Records.

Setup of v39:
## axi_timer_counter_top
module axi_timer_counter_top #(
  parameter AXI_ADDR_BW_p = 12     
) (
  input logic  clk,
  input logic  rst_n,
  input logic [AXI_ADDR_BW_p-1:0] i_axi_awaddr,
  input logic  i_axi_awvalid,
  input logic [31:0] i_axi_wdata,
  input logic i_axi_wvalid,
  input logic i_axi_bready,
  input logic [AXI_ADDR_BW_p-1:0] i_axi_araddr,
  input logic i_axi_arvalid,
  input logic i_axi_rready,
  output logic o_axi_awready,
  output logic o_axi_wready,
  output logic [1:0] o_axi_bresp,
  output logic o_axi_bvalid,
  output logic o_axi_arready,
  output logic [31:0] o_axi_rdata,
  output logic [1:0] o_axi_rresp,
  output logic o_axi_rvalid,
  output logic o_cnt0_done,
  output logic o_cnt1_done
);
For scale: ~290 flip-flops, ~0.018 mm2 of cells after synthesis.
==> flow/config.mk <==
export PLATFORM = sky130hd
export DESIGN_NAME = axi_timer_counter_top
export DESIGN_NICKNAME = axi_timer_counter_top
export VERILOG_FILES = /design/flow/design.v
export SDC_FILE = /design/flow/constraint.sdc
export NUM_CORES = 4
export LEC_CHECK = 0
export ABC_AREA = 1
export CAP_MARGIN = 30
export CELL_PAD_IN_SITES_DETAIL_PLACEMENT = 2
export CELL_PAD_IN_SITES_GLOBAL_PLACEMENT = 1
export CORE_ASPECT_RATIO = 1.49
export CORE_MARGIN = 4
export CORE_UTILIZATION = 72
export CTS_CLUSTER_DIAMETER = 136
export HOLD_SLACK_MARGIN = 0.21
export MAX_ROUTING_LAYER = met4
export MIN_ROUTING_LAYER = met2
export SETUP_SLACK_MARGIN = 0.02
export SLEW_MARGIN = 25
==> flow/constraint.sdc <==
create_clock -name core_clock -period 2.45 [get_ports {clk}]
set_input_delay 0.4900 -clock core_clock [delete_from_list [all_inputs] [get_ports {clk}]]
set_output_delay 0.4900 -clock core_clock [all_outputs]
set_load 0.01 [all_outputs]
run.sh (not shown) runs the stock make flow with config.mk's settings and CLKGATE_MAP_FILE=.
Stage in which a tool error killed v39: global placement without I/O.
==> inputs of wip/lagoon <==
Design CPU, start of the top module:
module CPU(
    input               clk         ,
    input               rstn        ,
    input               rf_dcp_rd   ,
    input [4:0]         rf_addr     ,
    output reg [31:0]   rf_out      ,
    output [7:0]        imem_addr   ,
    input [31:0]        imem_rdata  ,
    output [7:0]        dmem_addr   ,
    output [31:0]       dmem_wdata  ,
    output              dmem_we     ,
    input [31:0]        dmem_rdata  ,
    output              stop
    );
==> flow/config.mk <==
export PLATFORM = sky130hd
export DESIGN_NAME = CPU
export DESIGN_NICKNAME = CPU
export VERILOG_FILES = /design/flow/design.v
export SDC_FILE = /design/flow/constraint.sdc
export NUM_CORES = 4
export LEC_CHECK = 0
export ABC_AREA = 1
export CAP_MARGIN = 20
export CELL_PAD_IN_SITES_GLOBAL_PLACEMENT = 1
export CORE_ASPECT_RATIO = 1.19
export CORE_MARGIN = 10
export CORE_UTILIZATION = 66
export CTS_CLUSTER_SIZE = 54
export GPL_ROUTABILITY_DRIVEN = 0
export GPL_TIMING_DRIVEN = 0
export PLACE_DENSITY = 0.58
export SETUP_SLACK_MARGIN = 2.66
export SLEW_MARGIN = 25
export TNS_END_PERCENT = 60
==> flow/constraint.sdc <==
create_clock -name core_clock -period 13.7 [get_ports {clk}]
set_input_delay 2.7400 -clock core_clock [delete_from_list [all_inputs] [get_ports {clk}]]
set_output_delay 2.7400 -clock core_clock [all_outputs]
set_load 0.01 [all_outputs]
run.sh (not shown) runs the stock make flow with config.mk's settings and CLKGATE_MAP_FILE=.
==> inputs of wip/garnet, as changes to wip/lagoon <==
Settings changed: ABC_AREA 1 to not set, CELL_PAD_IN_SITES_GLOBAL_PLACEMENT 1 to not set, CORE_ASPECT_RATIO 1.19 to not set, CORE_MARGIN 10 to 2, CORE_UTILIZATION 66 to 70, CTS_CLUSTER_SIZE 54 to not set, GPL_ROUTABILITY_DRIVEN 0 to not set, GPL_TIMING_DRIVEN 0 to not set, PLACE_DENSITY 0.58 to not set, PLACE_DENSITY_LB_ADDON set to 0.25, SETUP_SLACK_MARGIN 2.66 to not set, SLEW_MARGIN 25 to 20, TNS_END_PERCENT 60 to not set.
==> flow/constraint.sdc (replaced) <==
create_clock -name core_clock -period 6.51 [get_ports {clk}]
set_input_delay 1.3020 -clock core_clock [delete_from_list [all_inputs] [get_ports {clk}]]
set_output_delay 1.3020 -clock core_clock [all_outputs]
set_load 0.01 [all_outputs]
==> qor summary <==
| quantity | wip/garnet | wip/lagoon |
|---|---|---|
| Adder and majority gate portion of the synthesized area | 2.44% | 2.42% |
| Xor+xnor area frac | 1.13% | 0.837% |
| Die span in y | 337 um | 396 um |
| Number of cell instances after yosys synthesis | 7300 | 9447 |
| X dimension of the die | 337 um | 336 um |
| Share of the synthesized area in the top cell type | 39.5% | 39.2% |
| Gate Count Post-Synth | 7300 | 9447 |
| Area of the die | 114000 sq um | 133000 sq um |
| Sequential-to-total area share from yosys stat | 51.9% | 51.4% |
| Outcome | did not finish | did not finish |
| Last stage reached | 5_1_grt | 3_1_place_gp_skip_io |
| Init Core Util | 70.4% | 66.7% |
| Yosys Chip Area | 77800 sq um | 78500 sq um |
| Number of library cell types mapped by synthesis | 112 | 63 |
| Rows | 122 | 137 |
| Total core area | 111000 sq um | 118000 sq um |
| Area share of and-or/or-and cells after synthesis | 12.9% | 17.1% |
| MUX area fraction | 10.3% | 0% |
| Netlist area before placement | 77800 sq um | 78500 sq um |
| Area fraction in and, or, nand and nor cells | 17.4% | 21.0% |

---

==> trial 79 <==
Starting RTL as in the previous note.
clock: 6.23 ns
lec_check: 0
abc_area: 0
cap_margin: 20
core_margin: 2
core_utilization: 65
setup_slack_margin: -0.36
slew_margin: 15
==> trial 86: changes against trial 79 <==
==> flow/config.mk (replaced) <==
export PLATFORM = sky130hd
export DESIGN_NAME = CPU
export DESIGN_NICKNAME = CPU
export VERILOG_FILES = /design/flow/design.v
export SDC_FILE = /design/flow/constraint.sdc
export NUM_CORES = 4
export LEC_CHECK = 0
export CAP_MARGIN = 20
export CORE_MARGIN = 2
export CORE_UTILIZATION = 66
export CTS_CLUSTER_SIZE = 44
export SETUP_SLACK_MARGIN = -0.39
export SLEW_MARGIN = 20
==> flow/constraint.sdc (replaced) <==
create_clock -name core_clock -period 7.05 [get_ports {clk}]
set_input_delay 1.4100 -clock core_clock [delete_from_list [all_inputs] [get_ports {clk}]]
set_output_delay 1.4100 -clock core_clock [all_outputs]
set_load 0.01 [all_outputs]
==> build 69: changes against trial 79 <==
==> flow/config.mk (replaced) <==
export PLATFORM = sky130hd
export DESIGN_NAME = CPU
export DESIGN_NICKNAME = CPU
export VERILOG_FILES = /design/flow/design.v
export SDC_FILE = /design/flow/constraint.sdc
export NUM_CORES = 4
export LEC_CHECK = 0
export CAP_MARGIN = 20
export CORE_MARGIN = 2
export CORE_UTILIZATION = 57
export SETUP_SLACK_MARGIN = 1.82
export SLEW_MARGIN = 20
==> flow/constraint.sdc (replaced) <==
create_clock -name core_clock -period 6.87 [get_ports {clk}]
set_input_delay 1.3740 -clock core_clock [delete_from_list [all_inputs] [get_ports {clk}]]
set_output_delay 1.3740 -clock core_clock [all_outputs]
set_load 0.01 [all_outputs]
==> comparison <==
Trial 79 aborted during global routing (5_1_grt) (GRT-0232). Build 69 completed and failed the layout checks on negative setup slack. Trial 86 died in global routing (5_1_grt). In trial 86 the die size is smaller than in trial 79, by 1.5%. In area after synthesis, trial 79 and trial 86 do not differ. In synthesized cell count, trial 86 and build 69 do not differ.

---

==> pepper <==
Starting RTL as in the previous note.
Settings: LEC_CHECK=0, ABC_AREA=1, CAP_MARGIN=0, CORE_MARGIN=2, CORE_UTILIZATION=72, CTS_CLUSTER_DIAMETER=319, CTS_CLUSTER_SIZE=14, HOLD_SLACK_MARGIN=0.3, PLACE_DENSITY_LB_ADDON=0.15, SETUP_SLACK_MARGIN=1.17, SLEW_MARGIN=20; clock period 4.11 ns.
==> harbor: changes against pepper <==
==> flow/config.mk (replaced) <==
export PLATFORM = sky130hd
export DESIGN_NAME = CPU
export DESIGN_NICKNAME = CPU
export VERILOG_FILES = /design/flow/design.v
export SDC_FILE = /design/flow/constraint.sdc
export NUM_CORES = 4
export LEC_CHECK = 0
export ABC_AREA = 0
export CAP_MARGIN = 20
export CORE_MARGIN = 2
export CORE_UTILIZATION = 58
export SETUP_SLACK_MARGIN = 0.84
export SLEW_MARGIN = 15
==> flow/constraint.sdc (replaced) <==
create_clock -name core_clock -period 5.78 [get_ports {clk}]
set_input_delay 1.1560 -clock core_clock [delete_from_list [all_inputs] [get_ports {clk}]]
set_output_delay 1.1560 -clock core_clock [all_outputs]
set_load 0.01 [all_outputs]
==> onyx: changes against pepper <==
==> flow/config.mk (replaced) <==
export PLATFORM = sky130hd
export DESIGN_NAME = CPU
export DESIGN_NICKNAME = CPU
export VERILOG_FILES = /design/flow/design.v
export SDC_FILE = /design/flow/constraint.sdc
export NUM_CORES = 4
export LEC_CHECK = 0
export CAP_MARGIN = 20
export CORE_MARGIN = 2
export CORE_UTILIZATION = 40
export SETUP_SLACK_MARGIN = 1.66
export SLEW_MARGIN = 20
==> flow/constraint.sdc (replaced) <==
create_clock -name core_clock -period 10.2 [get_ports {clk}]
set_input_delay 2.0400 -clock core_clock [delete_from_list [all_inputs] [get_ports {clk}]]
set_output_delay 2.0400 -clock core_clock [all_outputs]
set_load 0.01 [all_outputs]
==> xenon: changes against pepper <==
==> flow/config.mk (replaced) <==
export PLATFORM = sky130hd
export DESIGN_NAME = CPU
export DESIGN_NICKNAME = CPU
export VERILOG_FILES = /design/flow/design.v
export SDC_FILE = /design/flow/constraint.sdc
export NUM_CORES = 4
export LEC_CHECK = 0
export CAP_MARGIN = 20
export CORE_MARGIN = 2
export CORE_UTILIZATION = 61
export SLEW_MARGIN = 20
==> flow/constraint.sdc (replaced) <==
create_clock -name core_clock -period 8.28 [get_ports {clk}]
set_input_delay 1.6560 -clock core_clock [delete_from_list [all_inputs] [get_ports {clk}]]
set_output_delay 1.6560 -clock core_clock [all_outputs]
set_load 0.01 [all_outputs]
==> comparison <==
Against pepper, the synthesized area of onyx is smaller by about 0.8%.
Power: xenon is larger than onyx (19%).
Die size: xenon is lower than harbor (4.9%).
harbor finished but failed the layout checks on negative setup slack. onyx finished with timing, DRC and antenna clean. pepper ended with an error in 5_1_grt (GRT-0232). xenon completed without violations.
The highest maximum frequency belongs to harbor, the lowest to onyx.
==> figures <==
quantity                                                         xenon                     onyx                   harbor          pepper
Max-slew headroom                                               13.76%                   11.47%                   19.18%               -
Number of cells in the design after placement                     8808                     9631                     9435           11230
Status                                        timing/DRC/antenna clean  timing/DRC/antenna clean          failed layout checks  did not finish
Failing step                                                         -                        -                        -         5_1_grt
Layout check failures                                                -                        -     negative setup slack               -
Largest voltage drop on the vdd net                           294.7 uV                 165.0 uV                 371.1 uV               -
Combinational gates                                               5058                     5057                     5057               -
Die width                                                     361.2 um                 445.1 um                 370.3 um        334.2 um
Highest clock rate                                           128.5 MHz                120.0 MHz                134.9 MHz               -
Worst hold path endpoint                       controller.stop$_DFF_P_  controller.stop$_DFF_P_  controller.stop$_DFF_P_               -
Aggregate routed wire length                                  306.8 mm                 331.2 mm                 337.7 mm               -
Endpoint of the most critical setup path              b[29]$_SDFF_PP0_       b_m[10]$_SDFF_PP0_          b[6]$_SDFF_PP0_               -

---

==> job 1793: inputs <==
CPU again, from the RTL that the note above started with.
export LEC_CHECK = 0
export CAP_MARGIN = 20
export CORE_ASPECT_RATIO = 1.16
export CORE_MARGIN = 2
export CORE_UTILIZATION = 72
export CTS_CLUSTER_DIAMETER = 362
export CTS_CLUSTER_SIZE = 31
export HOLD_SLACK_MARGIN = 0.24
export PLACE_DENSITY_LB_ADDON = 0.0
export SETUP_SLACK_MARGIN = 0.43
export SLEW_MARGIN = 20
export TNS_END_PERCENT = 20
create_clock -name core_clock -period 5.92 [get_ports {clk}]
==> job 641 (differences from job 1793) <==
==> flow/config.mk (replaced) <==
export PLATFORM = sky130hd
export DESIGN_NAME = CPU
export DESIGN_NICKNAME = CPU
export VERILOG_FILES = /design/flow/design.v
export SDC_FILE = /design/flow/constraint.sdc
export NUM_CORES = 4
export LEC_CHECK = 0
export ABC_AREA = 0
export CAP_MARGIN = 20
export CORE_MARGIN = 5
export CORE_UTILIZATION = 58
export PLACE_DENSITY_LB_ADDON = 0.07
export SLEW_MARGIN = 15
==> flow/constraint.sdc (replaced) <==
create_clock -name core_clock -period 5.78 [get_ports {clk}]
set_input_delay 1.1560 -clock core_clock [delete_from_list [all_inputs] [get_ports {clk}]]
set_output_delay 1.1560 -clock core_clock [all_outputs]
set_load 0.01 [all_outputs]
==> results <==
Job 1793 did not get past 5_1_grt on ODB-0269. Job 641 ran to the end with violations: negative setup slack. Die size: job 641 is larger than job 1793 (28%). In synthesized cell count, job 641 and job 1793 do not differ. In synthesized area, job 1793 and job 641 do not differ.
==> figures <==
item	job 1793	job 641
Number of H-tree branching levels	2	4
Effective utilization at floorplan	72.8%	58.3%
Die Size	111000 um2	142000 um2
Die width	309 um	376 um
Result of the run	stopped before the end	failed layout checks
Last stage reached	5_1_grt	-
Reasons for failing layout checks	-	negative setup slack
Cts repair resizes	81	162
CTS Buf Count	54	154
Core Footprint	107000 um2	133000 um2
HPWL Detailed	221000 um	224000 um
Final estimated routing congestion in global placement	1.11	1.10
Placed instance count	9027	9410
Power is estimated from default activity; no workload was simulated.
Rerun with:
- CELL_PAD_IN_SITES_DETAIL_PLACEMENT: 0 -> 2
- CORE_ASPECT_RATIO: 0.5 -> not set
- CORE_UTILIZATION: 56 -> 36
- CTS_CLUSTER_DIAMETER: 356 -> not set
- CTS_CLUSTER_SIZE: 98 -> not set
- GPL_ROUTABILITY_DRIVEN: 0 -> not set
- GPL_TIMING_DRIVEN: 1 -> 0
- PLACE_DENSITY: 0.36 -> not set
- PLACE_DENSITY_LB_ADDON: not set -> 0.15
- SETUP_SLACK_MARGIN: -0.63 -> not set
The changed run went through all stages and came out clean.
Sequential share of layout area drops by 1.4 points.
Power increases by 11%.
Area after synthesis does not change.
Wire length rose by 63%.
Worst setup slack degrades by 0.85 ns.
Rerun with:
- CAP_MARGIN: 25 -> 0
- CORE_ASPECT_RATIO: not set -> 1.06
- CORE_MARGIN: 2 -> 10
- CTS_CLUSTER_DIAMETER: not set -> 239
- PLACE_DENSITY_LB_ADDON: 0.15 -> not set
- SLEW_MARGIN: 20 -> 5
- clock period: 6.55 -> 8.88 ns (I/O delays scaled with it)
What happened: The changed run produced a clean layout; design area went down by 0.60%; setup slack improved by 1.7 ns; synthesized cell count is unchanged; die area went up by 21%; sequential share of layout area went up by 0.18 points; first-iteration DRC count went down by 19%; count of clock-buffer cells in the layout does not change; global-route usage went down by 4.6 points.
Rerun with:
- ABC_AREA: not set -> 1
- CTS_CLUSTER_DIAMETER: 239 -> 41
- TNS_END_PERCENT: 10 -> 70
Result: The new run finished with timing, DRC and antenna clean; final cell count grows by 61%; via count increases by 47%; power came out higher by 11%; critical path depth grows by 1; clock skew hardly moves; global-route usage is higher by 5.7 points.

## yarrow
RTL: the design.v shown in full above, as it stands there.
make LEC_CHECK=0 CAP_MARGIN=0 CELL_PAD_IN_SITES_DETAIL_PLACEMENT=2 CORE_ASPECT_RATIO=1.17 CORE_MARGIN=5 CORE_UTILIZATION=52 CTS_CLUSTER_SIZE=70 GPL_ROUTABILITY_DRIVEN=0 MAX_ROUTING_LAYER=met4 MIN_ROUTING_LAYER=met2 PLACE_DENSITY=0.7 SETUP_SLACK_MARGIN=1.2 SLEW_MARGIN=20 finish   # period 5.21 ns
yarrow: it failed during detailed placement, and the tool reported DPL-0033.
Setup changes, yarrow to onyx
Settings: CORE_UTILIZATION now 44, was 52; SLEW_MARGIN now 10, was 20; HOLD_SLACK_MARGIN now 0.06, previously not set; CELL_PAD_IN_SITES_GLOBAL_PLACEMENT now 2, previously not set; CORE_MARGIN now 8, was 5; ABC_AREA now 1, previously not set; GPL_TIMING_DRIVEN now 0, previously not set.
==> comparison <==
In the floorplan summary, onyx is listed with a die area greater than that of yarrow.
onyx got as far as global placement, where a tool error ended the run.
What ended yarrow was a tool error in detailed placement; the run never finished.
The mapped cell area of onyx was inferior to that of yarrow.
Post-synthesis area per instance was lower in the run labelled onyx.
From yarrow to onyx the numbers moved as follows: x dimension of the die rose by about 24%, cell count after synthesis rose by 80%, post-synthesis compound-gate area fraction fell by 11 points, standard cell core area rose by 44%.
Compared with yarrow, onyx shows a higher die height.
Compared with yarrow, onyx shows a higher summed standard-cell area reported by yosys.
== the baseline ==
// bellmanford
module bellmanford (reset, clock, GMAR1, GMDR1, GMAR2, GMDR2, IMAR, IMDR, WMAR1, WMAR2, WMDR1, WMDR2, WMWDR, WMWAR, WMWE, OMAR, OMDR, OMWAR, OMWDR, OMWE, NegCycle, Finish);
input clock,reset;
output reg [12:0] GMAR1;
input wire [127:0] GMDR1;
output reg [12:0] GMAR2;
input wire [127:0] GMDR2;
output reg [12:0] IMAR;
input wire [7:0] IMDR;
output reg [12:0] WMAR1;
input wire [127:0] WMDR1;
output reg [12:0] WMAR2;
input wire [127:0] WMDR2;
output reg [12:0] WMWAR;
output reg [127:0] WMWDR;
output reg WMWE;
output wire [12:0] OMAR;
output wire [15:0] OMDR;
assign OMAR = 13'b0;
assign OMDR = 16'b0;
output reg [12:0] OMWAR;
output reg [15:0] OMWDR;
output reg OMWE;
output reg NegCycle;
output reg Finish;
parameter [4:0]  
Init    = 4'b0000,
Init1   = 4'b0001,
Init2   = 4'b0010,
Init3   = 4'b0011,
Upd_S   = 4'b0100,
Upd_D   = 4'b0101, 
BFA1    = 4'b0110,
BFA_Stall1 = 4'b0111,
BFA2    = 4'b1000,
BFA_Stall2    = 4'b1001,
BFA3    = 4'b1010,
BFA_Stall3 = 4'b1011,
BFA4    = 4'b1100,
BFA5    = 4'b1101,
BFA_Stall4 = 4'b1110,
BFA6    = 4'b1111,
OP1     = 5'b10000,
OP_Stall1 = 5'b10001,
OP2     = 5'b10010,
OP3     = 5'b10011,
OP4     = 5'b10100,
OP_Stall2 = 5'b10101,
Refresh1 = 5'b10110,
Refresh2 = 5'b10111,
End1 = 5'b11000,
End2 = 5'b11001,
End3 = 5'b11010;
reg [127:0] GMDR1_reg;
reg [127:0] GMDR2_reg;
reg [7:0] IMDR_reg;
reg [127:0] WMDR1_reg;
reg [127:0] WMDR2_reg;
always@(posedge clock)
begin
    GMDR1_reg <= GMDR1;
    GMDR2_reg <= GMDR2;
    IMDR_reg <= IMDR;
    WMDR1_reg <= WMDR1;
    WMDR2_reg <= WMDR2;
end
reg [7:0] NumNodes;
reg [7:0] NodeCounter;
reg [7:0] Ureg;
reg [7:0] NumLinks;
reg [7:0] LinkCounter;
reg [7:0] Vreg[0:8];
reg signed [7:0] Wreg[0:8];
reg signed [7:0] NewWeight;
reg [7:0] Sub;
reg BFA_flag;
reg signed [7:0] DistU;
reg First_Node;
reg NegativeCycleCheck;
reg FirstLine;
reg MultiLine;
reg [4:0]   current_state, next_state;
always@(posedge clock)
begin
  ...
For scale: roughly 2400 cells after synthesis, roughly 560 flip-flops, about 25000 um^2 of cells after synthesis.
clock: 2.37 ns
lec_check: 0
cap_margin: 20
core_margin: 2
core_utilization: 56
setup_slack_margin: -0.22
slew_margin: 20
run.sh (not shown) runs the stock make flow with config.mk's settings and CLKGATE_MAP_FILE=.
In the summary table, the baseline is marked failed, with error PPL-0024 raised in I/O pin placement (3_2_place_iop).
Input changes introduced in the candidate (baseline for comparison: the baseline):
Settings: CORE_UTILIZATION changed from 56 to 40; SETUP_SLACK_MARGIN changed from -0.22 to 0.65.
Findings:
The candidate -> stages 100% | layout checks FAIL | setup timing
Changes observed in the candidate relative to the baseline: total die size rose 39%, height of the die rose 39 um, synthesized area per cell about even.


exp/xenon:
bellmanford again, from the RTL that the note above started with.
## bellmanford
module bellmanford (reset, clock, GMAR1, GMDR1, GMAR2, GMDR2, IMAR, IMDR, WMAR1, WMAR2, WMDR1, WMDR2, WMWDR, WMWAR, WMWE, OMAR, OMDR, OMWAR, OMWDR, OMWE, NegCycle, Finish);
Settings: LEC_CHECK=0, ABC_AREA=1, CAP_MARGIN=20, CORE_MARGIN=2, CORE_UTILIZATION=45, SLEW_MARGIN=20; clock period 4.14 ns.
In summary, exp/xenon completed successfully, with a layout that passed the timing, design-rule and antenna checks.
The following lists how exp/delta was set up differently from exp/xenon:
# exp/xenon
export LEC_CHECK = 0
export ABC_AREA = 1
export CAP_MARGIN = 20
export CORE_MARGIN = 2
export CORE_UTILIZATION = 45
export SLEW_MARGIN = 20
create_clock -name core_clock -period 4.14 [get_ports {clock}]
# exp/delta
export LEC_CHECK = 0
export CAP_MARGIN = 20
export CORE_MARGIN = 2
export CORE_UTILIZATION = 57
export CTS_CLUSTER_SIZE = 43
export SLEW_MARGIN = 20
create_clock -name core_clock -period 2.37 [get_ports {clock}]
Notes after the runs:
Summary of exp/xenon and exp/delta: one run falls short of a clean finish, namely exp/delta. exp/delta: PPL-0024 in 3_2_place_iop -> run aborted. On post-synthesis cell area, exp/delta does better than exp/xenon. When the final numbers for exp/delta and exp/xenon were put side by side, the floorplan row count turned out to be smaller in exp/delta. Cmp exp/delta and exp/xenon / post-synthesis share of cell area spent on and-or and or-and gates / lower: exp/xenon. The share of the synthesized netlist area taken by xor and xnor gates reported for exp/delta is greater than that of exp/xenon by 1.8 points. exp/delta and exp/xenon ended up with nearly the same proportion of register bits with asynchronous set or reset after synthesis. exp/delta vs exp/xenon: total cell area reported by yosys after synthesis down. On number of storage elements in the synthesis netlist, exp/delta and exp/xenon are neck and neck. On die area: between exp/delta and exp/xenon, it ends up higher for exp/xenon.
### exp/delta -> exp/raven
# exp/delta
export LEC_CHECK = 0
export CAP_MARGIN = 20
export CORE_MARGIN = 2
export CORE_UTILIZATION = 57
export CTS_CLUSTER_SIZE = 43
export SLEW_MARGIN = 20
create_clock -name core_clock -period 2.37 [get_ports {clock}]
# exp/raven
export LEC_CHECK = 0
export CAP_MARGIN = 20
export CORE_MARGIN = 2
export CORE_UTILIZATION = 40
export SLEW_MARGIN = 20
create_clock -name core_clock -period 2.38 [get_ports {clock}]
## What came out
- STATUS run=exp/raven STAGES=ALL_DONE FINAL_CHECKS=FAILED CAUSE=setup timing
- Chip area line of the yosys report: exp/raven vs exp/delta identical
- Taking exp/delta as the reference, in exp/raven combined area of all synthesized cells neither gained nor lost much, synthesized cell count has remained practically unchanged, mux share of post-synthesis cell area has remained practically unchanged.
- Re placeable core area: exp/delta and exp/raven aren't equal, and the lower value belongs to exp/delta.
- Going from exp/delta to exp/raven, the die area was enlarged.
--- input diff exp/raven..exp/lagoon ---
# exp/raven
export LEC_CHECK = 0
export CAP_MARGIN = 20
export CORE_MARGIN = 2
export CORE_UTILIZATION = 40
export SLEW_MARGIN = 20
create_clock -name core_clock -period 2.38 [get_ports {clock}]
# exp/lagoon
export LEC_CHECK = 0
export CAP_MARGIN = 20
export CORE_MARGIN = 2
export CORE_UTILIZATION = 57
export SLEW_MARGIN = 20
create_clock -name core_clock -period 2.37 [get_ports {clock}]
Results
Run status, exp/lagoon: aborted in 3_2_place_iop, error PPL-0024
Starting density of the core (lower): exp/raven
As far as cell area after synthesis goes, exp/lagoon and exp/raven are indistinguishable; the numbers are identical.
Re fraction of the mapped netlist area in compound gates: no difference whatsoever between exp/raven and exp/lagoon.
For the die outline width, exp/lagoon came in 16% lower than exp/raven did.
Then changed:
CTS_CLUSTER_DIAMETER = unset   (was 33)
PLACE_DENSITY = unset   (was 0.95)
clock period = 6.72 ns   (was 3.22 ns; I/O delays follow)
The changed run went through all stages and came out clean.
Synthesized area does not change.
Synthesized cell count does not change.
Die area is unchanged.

Exercise requirements.
Set down again, word for word, the stretch of records from the line with "- PLACE_DENSITY_LB_ADDON: 0.15 -> not set" to the line with "- clock period: 6.55", both of those lines included.

Worked solution.
- PLACE_DENSITY_LB_ADDON: 0.15 -> not set
- SLEW_MARGIN: 20 -> 5
- clock period: 6.55 -> 8.88 ns (I/O delays scaled with it)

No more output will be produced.